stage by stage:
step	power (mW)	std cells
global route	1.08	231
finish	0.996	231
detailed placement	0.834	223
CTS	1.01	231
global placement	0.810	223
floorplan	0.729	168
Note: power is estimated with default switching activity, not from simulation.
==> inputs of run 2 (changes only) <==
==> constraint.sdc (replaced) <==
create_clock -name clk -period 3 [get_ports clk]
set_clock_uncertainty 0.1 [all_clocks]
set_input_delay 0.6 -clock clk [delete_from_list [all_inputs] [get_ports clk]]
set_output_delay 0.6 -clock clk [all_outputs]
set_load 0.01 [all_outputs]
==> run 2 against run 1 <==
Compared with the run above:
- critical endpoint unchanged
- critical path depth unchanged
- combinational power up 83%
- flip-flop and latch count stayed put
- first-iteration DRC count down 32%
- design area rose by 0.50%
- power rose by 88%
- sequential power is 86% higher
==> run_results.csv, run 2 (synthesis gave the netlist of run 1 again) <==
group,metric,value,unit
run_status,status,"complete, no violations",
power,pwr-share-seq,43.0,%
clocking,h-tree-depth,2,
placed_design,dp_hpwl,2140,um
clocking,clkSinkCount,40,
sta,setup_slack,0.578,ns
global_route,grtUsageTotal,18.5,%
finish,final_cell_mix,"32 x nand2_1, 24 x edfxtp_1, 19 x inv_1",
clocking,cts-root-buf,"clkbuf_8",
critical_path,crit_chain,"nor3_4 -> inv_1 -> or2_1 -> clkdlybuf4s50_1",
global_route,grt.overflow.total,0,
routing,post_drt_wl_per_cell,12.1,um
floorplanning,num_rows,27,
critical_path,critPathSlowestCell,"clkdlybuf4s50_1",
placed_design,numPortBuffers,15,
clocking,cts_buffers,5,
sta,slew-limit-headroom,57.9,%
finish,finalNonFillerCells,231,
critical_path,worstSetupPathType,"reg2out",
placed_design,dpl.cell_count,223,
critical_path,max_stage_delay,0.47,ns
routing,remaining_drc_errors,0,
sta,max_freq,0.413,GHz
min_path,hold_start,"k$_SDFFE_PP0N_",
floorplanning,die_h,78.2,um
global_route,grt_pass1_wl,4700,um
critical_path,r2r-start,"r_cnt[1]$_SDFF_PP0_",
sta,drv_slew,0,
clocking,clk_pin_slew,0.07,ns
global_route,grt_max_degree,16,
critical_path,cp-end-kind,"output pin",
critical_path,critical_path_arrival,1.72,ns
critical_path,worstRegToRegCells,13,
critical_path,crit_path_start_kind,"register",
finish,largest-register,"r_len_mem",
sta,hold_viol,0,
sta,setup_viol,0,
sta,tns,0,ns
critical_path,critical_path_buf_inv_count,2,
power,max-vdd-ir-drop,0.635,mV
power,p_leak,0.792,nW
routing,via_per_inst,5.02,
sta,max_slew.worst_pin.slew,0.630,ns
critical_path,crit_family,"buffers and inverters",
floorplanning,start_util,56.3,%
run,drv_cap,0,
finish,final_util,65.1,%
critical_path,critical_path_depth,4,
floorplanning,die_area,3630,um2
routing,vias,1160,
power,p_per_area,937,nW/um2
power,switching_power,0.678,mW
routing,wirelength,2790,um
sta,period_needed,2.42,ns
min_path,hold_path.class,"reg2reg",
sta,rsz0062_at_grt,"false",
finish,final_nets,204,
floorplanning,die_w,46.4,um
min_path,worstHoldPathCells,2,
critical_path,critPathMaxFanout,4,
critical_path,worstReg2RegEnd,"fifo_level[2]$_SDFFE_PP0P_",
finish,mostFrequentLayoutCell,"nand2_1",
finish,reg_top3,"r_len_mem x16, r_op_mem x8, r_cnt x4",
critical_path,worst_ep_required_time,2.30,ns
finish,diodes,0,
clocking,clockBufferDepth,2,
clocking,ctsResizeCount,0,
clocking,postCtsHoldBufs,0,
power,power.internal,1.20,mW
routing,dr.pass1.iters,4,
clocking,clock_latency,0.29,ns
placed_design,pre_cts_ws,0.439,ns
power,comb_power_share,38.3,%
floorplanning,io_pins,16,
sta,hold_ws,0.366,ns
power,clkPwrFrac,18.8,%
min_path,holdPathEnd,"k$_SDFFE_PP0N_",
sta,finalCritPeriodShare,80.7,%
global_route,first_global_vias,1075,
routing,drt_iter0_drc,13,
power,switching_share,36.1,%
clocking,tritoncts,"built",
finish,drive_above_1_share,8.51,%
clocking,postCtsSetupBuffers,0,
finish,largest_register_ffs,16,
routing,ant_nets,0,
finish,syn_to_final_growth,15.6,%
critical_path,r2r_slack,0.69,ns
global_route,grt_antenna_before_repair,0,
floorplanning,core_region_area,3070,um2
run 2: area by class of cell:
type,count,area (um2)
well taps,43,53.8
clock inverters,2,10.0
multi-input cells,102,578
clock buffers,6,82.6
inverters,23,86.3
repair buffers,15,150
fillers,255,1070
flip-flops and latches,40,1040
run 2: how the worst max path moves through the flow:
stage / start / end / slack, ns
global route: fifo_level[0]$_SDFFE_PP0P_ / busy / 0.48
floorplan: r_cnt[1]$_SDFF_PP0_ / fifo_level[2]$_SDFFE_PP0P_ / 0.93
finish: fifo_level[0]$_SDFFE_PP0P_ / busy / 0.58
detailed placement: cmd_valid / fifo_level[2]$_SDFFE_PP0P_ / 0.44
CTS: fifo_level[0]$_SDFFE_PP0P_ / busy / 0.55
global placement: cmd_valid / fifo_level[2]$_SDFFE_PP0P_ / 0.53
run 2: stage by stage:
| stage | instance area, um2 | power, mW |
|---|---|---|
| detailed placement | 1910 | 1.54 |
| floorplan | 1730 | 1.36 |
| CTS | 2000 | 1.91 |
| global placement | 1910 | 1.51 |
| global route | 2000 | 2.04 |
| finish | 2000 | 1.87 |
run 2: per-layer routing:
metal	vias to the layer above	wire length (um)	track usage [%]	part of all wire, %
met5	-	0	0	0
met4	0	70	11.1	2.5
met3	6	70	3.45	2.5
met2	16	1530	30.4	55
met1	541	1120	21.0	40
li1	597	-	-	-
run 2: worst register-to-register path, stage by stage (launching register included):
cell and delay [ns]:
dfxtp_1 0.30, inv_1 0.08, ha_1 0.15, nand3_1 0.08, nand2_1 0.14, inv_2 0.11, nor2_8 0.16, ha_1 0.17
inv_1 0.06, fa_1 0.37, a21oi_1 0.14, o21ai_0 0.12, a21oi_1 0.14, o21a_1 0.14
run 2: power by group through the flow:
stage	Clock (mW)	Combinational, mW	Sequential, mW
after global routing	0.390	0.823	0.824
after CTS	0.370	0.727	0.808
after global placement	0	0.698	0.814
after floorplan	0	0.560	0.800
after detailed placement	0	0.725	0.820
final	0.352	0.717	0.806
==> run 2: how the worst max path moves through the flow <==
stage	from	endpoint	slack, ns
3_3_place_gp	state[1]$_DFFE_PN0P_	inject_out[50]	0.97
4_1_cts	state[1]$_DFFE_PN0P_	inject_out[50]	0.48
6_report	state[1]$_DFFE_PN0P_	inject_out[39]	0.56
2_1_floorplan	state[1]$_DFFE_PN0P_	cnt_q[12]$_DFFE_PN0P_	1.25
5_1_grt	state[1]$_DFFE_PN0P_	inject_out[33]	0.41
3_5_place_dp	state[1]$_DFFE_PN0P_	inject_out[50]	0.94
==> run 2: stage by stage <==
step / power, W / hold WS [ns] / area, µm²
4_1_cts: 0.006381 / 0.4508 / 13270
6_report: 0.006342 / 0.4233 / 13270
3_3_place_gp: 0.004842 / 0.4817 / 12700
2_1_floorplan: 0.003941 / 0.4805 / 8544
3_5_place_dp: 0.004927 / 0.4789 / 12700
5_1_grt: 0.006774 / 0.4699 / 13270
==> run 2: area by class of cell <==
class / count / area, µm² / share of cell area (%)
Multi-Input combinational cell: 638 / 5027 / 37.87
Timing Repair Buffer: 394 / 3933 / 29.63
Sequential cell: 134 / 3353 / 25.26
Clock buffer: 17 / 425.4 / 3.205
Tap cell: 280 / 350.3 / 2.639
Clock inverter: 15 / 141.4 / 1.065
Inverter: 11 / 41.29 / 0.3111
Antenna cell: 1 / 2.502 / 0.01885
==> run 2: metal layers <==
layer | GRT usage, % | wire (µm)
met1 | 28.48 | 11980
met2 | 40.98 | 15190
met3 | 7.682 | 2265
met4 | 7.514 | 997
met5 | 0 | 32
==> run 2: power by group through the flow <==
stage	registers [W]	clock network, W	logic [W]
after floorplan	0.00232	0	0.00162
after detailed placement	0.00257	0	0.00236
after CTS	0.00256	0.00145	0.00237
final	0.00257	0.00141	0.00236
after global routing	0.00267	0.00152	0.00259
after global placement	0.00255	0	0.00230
===== config.mk =====
export PLATFORM = sky130hd
export DESIGN_NAME = xfer_cmd_rx
export DESIGN_NICKNAME = d
export VERILOG_FILES = /design/src/rtl/xfer_pkg.sv /design/src/rtl/xfer_sync_fifo.sv /design/src/rtl/xfer_cmd_rx.sv
export SDC_FILE = /design/constraint.sdc
export NUM_CORES = 1
export LEC_CHECK = 0
export BUFFER_PORTS_ARGS = -buffer_cell sky130_fd_sc_hd__buf_4
export CORE_AREA = 2 2 117 119
export DETAILED_ROUTE_END_ITERATION = 7
export DIE_AREA = 0 0 119 121
export PLACE_DENSITY_LB_ADDON = 0.12
export SLEW_MARGIN = 15
export SYNTH_ARGS = -nofsm -noshare
export SYNTH_HDL_FRONTEND = slang
export SYNTH_SLANG_ARGS = --single-unit

===== constraint.sdc =====
create_clock -name clk -period 5.6 [get_ports clk]
set_input_delay 1.12 -clock clk [delete_from_list [all_inputs] [get_ports clk]]
set_output_delay 1.12 -clock clk [all_outputs]
set_load 0.01 [all_outputs]

===== src/rtl/xfer_pkg.sv =====
// Shared definitions for the transfer-centre serial command receiver:
// command codes, scanner command encodings and the frame parser states.
package xfer_pkg;

  localparam int CMD_BUF50   = 1;
  localparam int CMD_BUF_OK  = 2;
  localparam int CMD_SCAN    = 3;
  localparam int CMD_BUF_LOW = 4;
  localparam int CMD_FLUSH   = 5;
  localparam int CMD_NOP     = 6;
  localparam int CMD_BIN     = 7;
  localparam int CMD_ASCII   = 8;

  typedef enum logic [1:0] {
    SCAN_IDLE  = 2'b00,
    SCAN_START = 2'b01,
    SCAN_FLUSH = 2'b10
  } scan_cmd_e;

  typedef enum logic [1:0] {
    HUNT,
    CMD,
    LEN,
    DATA
  } state_e;

endpackage


===== src/rtl/xfer_sync_fifo.sv =====
// First-word-fall-through payload FIFO with synchronous flush and occupancy count.
// Flush overrides any push/pop in the same cycle.
module xfer_sync_fifo #(
  parameter int W     = 9,
  parameter int DEPTH = 8,
  localparam int AW   = $clog2(DEPTH),
  localparam int CW   = AW + 1
) (
  input  logic          clk,
  input  logic          rst,
  input  logic          push_i,
  input  logic [W-1:0]  wdata_i,
  input  logic          pop_i,
  input  logic          flush_i,
  output logic [W-1:0]  rdata_o,
  output logic          valid_o,
  output logic [CW-1:0] count_o,
  output logic          ovf_o
);

  logic [W-1:0]  mem_q [DEPTH];
  logic [AW-1:0] wr_q, rd_q;
  logic [CW-1:0] count_q;
  logic          full, do_pop, do_push;

  assign valid_o = (count_q != '0);
  assign full    = (count_q == CW'(DEPTH));
  assign do_pop  = pop_i & valid_o;
  // A pop frees the slot this cycle, so a push into a full FIFO is still accepted.
  assign do_push = push_i & (~full | do_pop);
  assign ovf_o   = push_i & ~do_push & ~flush_i;
  assign rdata_o = valid_o ? mem_q[rd_q] : '0;
  assign count_o = count_q;

  always_ff @(posedge clk or posedge rst) begin
    if (rst) begin
      wr_q    <= '0;
      rd_q    <= '0;
      count_q <= '0;
    end else if (flush_i) begin
      wr_q    <= '0;
      rd_q    <= '0;
      count_q <= '0;
    end else begin
      if (do_push) wr_q <= wr_q + AW'(1);
      if (do_pop)  rd_q <= rd_q + AW'(1);
      case ({do_push, do_pop})
        2'b10:   count_q <= count_q + CW'(1);
        2'b01:   count_q <= count_q - CW'(1);
        default: count_q <= count_q;
      endcase
    end
  end

  always_ff @(posedge clk) begin
    if (do_push && !flush_i) mem_q[wr_q] <= wdata_i;
  end

endmodule


===== src/rtl/xfer_cmd_rx.sv =====
// Serial command/data receiver: hunts for the sync word, decodes buffer-status
// commands, drives ready/scanner controls and queues payload words in a FIFO.
module xfer_cmd_rx
  import xfer_pkg::*;
#(
  parameter int                WORD_W      = 8,
  parameter logic [WORD_W-1:0] SYNC_WORD   = 8'hA5,
  parameter int                PAYLOAD_MAX = 4,
  parameter int                FIFO_DEPTH  = 8,
  localparam int               CNT_W       = $clog2(FIFO_DEPTH) + 1
) (
  input  logic              clk,
  input  logic              rst,
  input  logic              bit_valid,
  input  logic              bit_in,
  input  logic              peer_ready_in,
  output logic              ready_out,
  output logic [1:0]        scanner_cmd,
  output logic [WORD_W-1:0] data_out,
  output logic              data_ascii,
  output logic              data_valid,
  input  logic              data_ready,
  output logic [CNT_W-1:0]  fifo_count,
  output logic              err_pulse
);

  localparam int               BIT_W    = $clog2(WORD_W);
  localparam int               REM_W    = $clog2(PAYLOAD_MAX + 1);
  localparam logic [BIT_W-1:0] LAST_BIT = BIT_W'(WORD_W - 1);
  localparam logic [CNT_W-1:0] BP_LIMIT = CNT_W'(FIFO_DEPTH - PAYLOAD_MAX);

  state_e            state_q, state_d;
  logic [WORD_W-1:0] shift_q, word;
  logic [BIT_W-1:0]  cnt_q, cnt_d;
  logic [REM_W-1:0]  rem_q, rem_d;
  logic              follow_q, follow_d, ascii_q, ascii_d;
  logic              ready_q, err_q;
  scan_cmd_e         scan_q, scan_d;
  logic              word_done, len_ok, bad_word, push_req, flush, kill_ready, ovf;
  logic [WORD_W:0]   fifo_rdata;

  // The word as it stands once the current bit is shifted in.
  assign word      = {shift_q[WORD_W-2:0], bit_in};
  assign word_done = bit_valid & (cnt_q == LAST_BIT) & (state_q != HUNT);
  assign len_ok    = (word != '0) && (word <= WORD_W'(PAYLOAD_MAX));
  assign cnt_d     = (state_q == HUNT || (bit_valid && cnt_q == LAST_BIT)) ? '0
                   : cnt_q + BIT_W'(bit_valid);

  always_ff @(posedge clk or posedge rst) begin
    if (rst) state_q <= HUNT;
    else     state_q <= state_d;
  end

  always_comb begin
    state_d = state_q;
    unique case (state_q)
      HUNT:    if (bit_valid && word == SYNC_WORD) state_d = CMD;
      CMD:     if (word_done) state_d = (word == WORD_W'(CMD_BIN) ||
                                         word == WORD_W'(CMD_ASCII)) ? LEN : HUNT;
      LEN:     if (word_done) state_d = len_ok ? DATA : HUNT;
      DATA:    if (word_done && rem_q == REM_W'(1)) state_d = HUNT;
      default: state_d = HUNT;
    endcase
  end

  always_comb begin
    follow_d   = follow_q;
    ascii_d    = ascii_q;
    rem_d      = rem_q;
    scan_d     = SCAN_IDLE;
    bad_word   = 1'b0;
    push_req   = 1'b0;
    flush      = 1'b0;
    kill_ready = 1'b0;
    if (word_done) begin
      case (state_q)
        CMD: begin
          case (word)
            WORD_W'(CMD_BUF50): begin
              follow_d   = 1'b0;
              kill_ready = 1'b1;
              scan_d     = SCAN_FLUSH;
            end
            WORD_W'(CMD_BUF_OK), WORD_W'(CMD_BUF_LOW): follow_d = 1'b1;
            WORD_W'(CMD_SCAN): begin
              follow_d = 1'b1;
              scan_d   = SCAN_START;
            end
            WORD_W'(CMD_FLUSH): flush   = 1'b1;
            WORD_W'(CMD_NOP):   ;
            WORD_W'(CMD_BIN):   ascii_d = 1'b0;
            WORD_W'(CMD_ASCII): ascii_d = 1'b1;
            default:            bad_word = 1'b1;
          endcase
        end
        LEN: begin
          if (len_ok) rem_d = REM_W'(word);
          else        bad_word = 1'b1;
        end
        DATA: begin
          rem_d = rem_q - REM_W'(1);
          // Non-7-bit characters in an ASCII frame are dropped but still consume length.
          if (ascii_q && word[WORD_W-1]) bad_word = 1'b1;
          else                           push_req = 1'b1;
        end
        default: ;
      endcase
    end
  end

  always_ff @(posedge clk or posedge rst) begin
    if (rst) begin
      shift_q  <= '0;
      cnt_q    <= '0;
      rem_q    <= '0;
      follow_q <= 1'b0;
      ascii_q  <= 1'b0;
      ready_q  <= 1'b0;
      scan_q   <= SCAN_IDLE;
      err_q    <= 1'b0;
    end else begin
      if (bit_valid) shift_q <= word;
      cnt_q    <= cnt_d;
      rem_q    <= rem_d;
      follow_q <= follow_d;
      ascii_q  <= ascii_d;
      ready_q  <= ~kill_ready & follow_q & peer_ready_in & (fifo_count <= BP_LIMIT);
      scan_q   <= scan_d;
      err_q    <= bad_word | ovf;
    end
  end

  xfer_sync_fifo #(
    .W     (WORD_W + 1),
    .DEPTH (FIFO_DEPTH)
  ) u_fifo (
    .clk     (clk),
    .rst     (rst),
    .push_i  (push_req),
    .wdata_i ({ascii_q, word}),
    .pop_i   (data_ready),
    .flush_i (flush),
    .rdata_o (fifo_rdata),
    .valid_o (data_valid),
    .count_o (fifo_count),
    .ovf_o   (ovf)
  );

  assign data_out    = fifo_rdata[WORD_W-1:0];
  assign data_ascii  = fifo_rdata[WORD_W];
  assign ready_out   = ready_q;
  assign scanner_cmd = scan_q;
  assign err_pulse   = err_q;

endmodule


==> key figures <==
Run status
  – Status: complete, no violations

Setup path
  – Most used cell, CP: buf_4
  – Worst EP arrival: 2260 ps
  – R2R depth: 11
  – Critical path fanouts, max: 14
  – Critical Path Start: u_fifo.rd_q[0]
  – Critical path startpoint category: flip-flop
  – CP Cell Sequence: buf_4, mux4_2, mux2i_1, nor2_1, buf_4
  – CP max stage cell: dfrtp_1
  – Worst setup EP type: output port
  – RR Startpoint: u_fifo.count_o[0]
  – Worst path depth: 5
  – Crit Path Category: reg2out
  – Worst Path Buf+Inv: 2
  – Critical path required time: 4480 ps
  – Worst stage delay on the critical path: 580 ps
  – Top Family by Delay on Critical Path: multiplexers

Cells and area
  – Ant. Diodes: 0
  – Area growth syn-to-layout: 15.3%
  – Nets: 346
  – Ratio of cells with drive above 1 in the final layout: 23.5%
  – Post-layout instance area: 5210 um2

Timing
  – Final setup margin: 2220 ps
  – Period utilisation layout: 60.4%
  – Final hold violations: 0
  – Final setup skew: 7.45 ps
  – Fin crit period: 3380 ps
  – Fmax: 0.296 GHz
  – Final Max Tran Viols: 0
  – Slew margin rel.: 24.0%
  – Setup violation total in the final timing report: 0
  – Total negative slack: 0 ps
  – Slew @ Worst Pin: 1140 ps
  – RSZ-0062 raised after global routing: no

Placed design
  – Gp weighted congestion: 0.794
  – Post-place instance area: 4940 um2
  – Port buffer count: 23
  – DP HPWL: 5960 um
  – Post-placement setup slack: 2140 ps

Power and ir drop
  – Psw: 687 uW
  – Internal power: 1520 uW
  – Clk network pwr share: 25.6%
  – Worst vdd ir: 159 uV
  – Seq pwr share: 48.8%
  – Switching share of power: 31.1%
  – P_leak: 0.00186 uW
  – Combinational power share: 25.6%
  – Power Dens Cells: 424 nW/um2

Drt
  – Met2 WL post-DR: 4420 um
  – Post-Route WL: 9090 um
  – ANT nets after route: 0
  – Vias/cell: 4.94
  – M1 wire length: 4320 um
  – Iter 0 DRT Violations: 130
  – Avg WL per Cell: 17.7 um
  – Top Metal Used: met4
  – Met3 routed WL: 206 um
  – Via count: 2,528
  – First-pass DRT Iterations: 4
  – Post-route DRC: 0

Clocking
  – H-tree level count: 3
  – Clock slew at reported path FFs: 70 ps
  – Worst-Skew Late Latency: 350 ps
  – Post-CTS setup repair buffer count: 0
  – Root cell of the clock tree: clkbuf_16
  – CTS tree: built
  – CTS resizes: 0
  – TritonCTS Buffers: 9
  – CTS sink cnt: 103
  – Clock Tree Buf Depth: 2
  – Cts hold-fix bufs: 0

Worst hold path
  – Hold path depth: 2
  – Worst Hold Class: reg2reg
  – Hold Path Origin: rem_q[1]

Die
  – Die area: 14,400 um2
  – Num rows: 42
  – Die height: 121 um
  – Chip width: 119 um
  – Core area: 13,100 um2
  – Initial Utilization: 34.5%
  – Io pins: 24

Global route
  – Total gr overflow: 0
  – Pin count of the biggest net entering global routing: 32
  – Number of global-route vias before repair: 2,599
  – Initial antenna violation count: 0
  – First-pass GRT wire length: 14,800 um
  – Gr usage total: 13.8%

Synthesis
  – Part of the Yosys area used for sequential elements: 65.0%
  – Mapped Cells: 301
  – Syn nets: 316
  – Synth Register Bits: 103
  – YS warnings: 0
  – Share of flip-flops with an asynchronous set or reset: 30.1%
  – Number of synthesized flops with an enable pin: 72
  – Cell variety after synth: 48
  – Cell area after synthesis: 4520 um2
  – Top FF cell, synth: edfxtp_1
  – Synthesized area per cell: 15.0 um2

Job
  – # Max-Cap Violations: 0
final cells by class:
| class | count | area (um2) |
|---|---|---|
| clock inverters | 6 | 36.3 |
| well taps | 176 | 220 |
| flip-flops and latches | 103 | 2940 |
| clock buffers | 10 | 229 |
| multi-input cells | 177 | 1510 |
| fillers | 1230 | 7880 |
| repair buffers | 32 | 240 |
| inverters | 8 | 30.0 |
Yosys cell counts (3+ instances only):
| cell type | count | share of area (%) |
|---|---|---|
| dfrtp_1 | 31 | 17 |
| nand3_1 | 10 | 1.1 |
| mux2i_1 | 11 | 2.4 |
| mux4_2 | 18 | 9.0 |
| buf_2 | 4 | 0.44 |
| clkbuf_1 | 8 | 0.66 |
| o21ai_0 | 13 | 1.4 |
| nor4_1 | 3 | 0.42 |
| inv_1 | 8 | 0.66 |
| nor2_1 | 23 | 1.9 |
| edfxtp_1 | 72 | 48 |
| nor3_1 | 14 | 1.6 |
| and2_1 | 5 | 0.69 |
| xor2_1 | 5 | 0.97 |
| a21oi_1 | 10 | 1.1 |
| nand2b_1 | 3 | 0.42 |
| ha_1 | 8 | 2.2 |
| mux2_2 | 7 | 1.7 |
| nand2_1 | 14 | 1.2 |
flip-flops by register name, indices dropped and copies added, names as in the netlist, 2 cells and up:
register,flops
state_q,2
u_fifo.rd_q,3
shift_q,7
u_fifo.count_o,4
scanner_cmd,2
cnt_q,3
u_fifo.mem_q,72
rem_q,3
u_fifo.wr_q,3
through the flow:
stage | total power [uW] | util, % | hold slack [ps] | std cells
after floorplan | 1440 | - | 485 | 301
after global placement | 1670 | 37.7 | 539 | 496
after detailed placement | 1670 | 37.8 | 537 | 496
after CTS | 2240 | 39.8 | 553 | 512
after global routing | 2350 | 39.8 | 581 | 512
final | 2210 | 39.8 | 543 | 512
cell families (layout without fill, tap and decap cells):
logic type                 count (synthesis)  after routing  synth area share (%)
adders and majority gates                  9              9                  2.66
AOI/OAI and AO/OA                         36             36                  5.10
muxes                                     36             36                  13.2
DFF                                      103            103                  65.0
buffers and inverters                     21             56                  1.86
and+or+nand+nor                           90             90                  11.0
xor gates and xnor gates                   6              6                  1.16
cell usage in the layout, fill, tap and decap left out, types with 2 or more instances in the layout:
cell,synthesis,layout
mux2_2,7,7
nor2b_1,2,2
a21o_1,2,2
nor4bb_1,2,2
o41ai_1,2,2
and2_1,5,5
nand2_1,14,14
clkinv_1,0,2
nor2_1,23,23
mux4_2,18,18
a21oi_1,10,10
buf_4,0,32
edfxtp_1,72,72
mux2i_1,11,11
nor3_1,14,13
clkinvlp_4,0,2
nand2b_1,3,3
nand3_1,10,10
xor2_1,5,5
nand3b_1,2,2
nor4_2,0,2
clkbuf_16,0,9
dfrtp_1,31,31
ha_1,8,8
o21ai_0,13,13
inv_1,8,8
worst register-to-register path, delay by kind of cell (launching register included):
| kind | cells | cell delay [ps] |
|---|---|---|
| and+or+nand+nor | 5 | 880 |
| DFF | 1 | 540 |
| AOI/OAI and AO/OA | 3 | 420 |
| buffers and inverters | 2 | 410 |
| adders and majority gates | 1 | 270 |
path summary, 6_finish.rpt:
kind / to / slack (ps)
max in group asynchronous: shift_q[6] / 4440
worst max register to register: u_fifo.count_o[3] / 2940
worst max-delay path: data_out[0] / 2220
worst min-delay path: rem_q[1] / 540
worst min register to register: rem_q[1] / 540
min in group asynchronous: scanner_cmd[1] / 860
power by group through the flow:
stage / clock, uW / sequential [uW] / combinational, uW
final: 566 / 1080 / 565
after global routing: 615 / 1100 / 634
after CTS: 585 / 1080 / 577
after detailed placement: 0 / 1100 / 573
after global placement: 0 / 1100 / 573
after floorplan: 0 / 987 / 453
metal layers:
layer / up-vias / GRT usage (%)
li1: 1217 / -
met5: - / 0
met1: 1266 / 18.4
met3: 10 / 2.30
met4: 0 / 6.47
met2: 35 / 22.3
Note: power is estimated with default switching activity, not from simulation.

__Task objective__. When a line in the material above holds the word "floorplanning", copy that line.

__Answer section__.
floorplanning,num_rows,27,
floorplanning,die_h,78.2,um
floorplanning,start_util,56.3,%
floorplanning,die_area,3630,um2
floorplanning,die_w,46.4,um
floorplanning,io_pins,16,
floorplanning,core_region_area,3070,um2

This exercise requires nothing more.